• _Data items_
···

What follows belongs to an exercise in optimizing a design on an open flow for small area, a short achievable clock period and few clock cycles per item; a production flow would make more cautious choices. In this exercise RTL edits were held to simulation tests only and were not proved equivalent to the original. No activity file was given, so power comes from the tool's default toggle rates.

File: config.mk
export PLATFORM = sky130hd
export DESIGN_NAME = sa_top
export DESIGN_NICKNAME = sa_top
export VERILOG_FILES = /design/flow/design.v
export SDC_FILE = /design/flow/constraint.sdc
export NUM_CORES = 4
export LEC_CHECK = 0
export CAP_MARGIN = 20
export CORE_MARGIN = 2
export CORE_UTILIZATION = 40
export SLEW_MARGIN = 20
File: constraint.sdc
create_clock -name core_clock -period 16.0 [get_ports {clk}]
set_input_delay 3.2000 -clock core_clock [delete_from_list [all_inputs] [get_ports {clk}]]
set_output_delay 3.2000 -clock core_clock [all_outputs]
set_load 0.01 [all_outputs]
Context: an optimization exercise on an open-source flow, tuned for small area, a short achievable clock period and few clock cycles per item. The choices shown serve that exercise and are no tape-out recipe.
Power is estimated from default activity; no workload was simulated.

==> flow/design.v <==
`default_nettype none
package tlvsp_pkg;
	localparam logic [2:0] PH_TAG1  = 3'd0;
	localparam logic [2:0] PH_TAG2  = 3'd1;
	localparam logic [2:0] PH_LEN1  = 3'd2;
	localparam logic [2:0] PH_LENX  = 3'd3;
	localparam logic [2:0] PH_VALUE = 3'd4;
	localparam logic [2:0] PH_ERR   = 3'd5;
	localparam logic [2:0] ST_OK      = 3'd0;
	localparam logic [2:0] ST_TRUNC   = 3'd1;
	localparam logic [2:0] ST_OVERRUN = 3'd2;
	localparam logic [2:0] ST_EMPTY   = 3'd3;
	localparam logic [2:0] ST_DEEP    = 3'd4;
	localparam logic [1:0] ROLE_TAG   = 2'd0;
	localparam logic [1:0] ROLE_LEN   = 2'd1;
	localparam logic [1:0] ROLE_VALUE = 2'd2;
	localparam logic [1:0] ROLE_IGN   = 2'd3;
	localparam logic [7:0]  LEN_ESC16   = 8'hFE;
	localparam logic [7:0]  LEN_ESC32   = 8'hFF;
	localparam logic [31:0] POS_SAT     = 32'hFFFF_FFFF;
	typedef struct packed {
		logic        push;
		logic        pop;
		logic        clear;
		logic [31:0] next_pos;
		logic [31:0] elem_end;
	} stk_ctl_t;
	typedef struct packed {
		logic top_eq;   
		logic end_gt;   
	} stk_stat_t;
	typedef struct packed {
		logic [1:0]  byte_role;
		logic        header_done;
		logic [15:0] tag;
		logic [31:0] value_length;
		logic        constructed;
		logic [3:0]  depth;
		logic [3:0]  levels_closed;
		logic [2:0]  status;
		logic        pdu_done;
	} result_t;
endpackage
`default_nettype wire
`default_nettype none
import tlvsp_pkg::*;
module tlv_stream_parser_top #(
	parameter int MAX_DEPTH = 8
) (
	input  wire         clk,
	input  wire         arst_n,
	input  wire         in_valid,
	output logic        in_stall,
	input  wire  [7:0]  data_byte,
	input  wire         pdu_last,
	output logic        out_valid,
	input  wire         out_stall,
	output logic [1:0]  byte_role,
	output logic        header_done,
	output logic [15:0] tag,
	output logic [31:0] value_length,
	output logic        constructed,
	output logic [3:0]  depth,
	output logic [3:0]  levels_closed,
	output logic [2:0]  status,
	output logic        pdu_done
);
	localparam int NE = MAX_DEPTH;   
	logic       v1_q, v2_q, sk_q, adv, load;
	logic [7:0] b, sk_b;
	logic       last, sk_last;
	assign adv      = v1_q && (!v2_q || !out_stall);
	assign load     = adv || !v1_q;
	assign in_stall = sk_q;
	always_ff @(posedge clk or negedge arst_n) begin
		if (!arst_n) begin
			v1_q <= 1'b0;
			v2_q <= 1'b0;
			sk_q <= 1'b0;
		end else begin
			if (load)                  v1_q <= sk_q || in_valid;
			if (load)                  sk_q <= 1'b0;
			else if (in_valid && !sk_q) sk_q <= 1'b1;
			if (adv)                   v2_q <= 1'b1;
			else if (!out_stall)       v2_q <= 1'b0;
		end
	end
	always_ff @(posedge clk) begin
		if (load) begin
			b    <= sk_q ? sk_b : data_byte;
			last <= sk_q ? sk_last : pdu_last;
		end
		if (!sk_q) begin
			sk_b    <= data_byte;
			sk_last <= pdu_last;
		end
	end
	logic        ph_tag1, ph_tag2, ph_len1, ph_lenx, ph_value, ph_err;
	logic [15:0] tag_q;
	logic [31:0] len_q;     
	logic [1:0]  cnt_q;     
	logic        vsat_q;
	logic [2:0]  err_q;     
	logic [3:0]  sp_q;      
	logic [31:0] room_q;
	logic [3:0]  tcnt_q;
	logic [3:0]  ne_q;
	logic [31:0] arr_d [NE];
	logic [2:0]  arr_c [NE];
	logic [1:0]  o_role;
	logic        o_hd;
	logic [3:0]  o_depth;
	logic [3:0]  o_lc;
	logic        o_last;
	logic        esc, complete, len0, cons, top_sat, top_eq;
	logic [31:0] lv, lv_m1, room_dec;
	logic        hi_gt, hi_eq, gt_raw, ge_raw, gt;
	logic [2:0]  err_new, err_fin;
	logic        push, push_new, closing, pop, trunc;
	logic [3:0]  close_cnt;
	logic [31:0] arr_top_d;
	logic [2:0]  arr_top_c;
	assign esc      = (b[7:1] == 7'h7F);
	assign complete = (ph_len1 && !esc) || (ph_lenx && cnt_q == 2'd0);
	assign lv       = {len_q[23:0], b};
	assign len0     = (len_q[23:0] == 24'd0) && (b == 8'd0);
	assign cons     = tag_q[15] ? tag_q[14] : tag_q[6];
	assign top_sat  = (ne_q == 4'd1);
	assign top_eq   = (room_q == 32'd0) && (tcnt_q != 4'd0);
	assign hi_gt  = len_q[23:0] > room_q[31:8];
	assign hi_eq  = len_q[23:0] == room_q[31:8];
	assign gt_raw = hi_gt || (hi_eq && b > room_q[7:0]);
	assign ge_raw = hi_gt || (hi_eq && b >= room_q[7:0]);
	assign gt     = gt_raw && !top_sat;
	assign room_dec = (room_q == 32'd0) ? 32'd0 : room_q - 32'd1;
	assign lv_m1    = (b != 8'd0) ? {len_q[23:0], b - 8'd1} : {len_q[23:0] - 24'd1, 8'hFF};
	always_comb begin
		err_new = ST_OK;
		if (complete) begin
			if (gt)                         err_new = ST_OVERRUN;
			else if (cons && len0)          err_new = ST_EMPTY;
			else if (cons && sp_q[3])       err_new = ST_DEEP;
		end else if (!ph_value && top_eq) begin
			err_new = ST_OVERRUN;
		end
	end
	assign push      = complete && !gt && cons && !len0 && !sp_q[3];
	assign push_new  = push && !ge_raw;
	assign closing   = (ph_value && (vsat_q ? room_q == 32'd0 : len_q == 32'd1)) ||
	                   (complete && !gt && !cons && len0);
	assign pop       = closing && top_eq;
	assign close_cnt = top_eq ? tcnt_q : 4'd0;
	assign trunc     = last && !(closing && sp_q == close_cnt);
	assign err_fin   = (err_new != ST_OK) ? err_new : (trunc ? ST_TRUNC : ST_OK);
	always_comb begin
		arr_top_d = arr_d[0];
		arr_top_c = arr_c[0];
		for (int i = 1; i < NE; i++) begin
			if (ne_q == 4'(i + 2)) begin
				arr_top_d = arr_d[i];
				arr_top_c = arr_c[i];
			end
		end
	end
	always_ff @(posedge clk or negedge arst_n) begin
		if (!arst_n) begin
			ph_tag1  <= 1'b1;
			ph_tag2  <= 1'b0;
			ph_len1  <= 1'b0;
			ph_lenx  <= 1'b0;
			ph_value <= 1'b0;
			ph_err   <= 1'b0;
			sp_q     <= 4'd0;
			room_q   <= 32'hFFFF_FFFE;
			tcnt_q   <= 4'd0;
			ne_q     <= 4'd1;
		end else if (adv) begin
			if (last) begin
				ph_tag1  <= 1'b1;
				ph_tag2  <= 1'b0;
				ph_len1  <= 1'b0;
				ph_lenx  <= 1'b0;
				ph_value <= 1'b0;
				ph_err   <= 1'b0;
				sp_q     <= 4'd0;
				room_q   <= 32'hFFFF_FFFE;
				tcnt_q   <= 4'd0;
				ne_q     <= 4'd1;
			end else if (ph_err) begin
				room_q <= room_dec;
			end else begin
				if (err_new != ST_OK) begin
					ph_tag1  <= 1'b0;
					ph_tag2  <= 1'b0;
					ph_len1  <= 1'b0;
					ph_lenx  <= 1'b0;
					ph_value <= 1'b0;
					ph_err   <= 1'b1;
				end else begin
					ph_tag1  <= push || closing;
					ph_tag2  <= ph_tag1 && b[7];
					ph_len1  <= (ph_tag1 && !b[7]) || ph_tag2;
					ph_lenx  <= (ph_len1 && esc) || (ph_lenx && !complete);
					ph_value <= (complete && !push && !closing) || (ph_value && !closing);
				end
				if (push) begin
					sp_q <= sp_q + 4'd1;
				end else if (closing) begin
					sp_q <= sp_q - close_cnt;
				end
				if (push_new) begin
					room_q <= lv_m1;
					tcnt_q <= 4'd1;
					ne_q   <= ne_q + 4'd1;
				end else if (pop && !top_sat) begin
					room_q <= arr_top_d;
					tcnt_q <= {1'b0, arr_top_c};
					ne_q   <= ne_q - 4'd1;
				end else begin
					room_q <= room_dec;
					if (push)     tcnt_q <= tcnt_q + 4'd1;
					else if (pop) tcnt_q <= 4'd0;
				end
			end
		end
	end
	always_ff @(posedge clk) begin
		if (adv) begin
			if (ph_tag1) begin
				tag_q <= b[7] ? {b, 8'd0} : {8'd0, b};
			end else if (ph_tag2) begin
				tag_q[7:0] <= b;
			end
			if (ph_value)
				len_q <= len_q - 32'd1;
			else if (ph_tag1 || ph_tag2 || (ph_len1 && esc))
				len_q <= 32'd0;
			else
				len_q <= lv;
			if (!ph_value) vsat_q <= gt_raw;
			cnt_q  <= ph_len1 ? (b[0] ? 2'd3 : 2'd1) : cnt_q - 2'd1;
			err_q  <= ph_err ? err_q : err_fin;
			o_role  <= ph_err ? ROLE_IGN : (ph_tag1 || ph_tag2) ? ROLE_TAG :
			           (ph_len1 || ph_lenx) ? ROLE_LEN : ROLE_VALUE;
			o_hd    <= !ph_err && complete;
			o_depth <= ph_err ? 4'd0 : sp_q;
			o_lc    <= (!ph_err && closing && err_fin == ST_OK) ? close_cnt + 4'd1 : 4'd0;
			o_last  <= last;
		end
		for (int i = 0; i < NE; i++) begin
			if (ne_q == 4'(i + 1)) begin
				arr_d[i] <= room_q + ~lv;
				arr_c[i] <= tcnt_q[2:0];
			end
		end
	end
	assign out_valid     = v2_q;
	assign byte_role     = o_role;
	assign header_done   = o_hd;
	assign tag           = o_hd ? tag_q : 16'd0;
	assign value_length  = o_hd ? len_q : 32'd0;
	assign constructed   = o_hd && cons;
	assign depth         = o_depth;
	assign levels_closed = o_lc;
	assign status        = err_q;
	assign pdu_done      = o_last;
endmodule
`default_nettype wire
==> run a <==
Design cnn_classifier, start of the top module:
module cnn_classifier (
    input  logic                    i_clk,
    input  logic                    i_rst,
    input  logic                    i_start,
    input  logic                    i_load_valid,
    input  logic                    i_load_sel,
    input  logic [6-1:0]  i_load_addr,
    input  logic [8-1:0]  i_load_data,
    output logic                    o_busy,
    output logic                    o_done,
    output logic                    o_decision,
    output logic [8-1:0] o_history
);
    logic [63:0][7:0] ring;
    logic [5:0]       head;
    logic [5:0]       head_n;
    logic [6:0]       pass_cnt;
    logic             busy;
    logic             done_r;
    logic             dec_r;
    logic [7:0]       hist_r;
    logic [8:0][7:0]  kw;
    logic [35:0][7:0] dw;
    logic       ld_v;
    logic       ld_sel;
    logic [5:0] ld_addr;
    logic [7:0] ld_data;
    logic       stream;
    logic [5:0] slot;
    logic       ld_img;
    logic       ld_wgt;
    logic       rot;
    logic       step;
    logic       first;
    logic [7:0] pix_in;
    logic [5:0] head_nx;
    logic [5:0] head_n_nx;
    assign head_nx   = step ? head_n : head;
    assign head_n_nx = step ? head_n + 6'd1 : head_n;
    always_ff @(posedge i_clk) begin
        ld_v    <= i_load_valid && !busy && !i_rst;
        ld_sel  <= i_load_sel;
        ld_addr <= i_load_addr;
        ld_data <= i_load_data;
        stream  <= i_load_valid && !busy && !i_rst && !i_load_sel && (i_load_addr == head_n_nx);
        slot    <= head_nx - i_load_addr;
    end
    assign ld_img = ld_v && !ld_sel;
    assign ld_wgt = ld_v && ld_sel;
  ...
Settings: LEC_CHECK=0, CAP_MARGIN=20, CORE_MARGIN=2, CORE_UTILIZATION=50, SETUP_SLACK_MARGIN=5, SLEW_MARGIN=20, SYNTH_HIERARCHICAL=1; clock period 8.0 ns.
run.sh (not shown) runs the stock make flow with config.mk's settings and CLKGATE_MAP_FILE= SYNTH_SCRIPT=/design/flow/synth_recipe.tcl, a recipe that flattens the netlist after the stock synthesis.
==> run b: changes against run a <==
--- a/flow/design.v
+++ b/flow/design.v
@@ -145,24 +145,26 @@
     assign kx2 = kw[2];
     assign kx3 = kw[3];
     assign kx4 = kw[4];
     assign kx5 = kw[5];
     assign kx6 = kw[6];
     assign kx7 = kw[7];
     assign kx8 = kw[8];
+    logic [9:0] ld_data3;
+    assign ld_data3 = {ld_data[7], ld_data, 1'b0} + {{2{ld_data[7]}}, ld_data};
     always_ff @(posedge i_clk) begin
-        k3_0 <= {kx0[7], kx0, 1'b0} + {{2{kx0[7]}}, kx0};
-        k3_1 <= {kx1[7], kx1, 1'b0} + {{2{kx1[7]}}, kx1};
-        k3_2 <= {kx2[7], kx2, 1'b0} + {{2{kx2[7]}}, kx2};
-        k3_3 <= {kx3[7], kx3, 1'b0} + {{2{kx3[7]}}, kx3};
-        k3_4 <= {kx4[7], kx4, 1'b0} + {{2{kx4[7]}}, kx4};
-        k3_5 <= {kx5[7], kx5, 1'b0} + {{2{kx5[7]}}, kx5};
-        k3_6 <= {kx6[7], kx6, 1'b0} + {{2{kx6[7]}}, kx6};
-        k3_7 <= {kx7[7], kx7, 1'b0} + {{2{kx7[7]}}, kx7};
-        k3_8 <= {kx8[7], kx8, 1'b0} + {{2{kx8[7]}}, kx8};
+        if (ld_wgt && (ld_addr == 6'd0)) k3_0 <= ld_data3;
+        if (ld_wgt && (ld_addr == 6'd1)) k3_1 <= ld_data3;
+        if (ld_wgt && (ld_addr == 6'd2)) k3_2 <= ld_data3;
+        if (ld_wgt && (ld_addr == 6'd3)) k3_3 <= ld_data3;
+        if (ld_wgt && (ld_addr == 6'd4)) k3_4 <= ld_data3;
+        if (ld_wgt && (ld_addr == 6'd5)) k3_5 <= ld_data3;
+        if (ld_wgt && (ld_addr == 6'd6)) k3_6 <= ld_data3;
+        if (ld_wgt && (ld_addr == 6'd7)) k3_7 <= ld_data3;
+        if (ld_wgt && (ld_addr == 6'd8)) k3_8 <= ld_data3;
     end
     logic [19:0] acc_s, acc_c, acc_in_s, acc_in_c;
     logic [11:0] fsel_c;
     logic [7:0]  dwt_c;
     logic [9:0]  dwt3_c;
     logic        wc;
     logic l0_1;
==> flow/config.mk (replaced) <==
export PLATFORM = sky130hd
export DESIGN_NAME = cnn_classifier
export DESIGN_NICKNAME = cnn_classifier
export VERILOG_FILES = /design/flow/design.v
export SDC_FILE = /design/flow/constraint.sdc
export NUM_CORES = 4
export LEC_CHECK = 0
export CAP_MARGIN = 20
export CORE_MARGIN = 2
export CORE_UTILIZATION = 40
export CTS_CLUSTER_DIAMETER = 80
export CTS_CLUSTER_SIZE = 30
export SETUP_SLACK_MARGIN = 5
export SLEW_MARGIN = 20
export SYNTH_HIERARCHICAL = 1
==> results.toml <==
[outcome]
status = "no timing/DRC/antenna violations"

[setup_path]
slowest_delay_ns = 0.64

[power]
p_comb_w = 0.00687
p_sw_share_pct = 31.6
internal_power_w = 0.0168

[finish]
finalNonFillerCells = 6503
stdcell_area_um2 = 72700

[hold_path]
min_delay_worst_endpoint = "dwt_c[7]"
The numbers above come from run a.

···

• _THE TASK_
Using the records above, select and copy every line that has the word "slot".

• _PROBLEM SOLUTION_
    logic [5:0] slot;
        slot    <= head_nx - i_load_addr;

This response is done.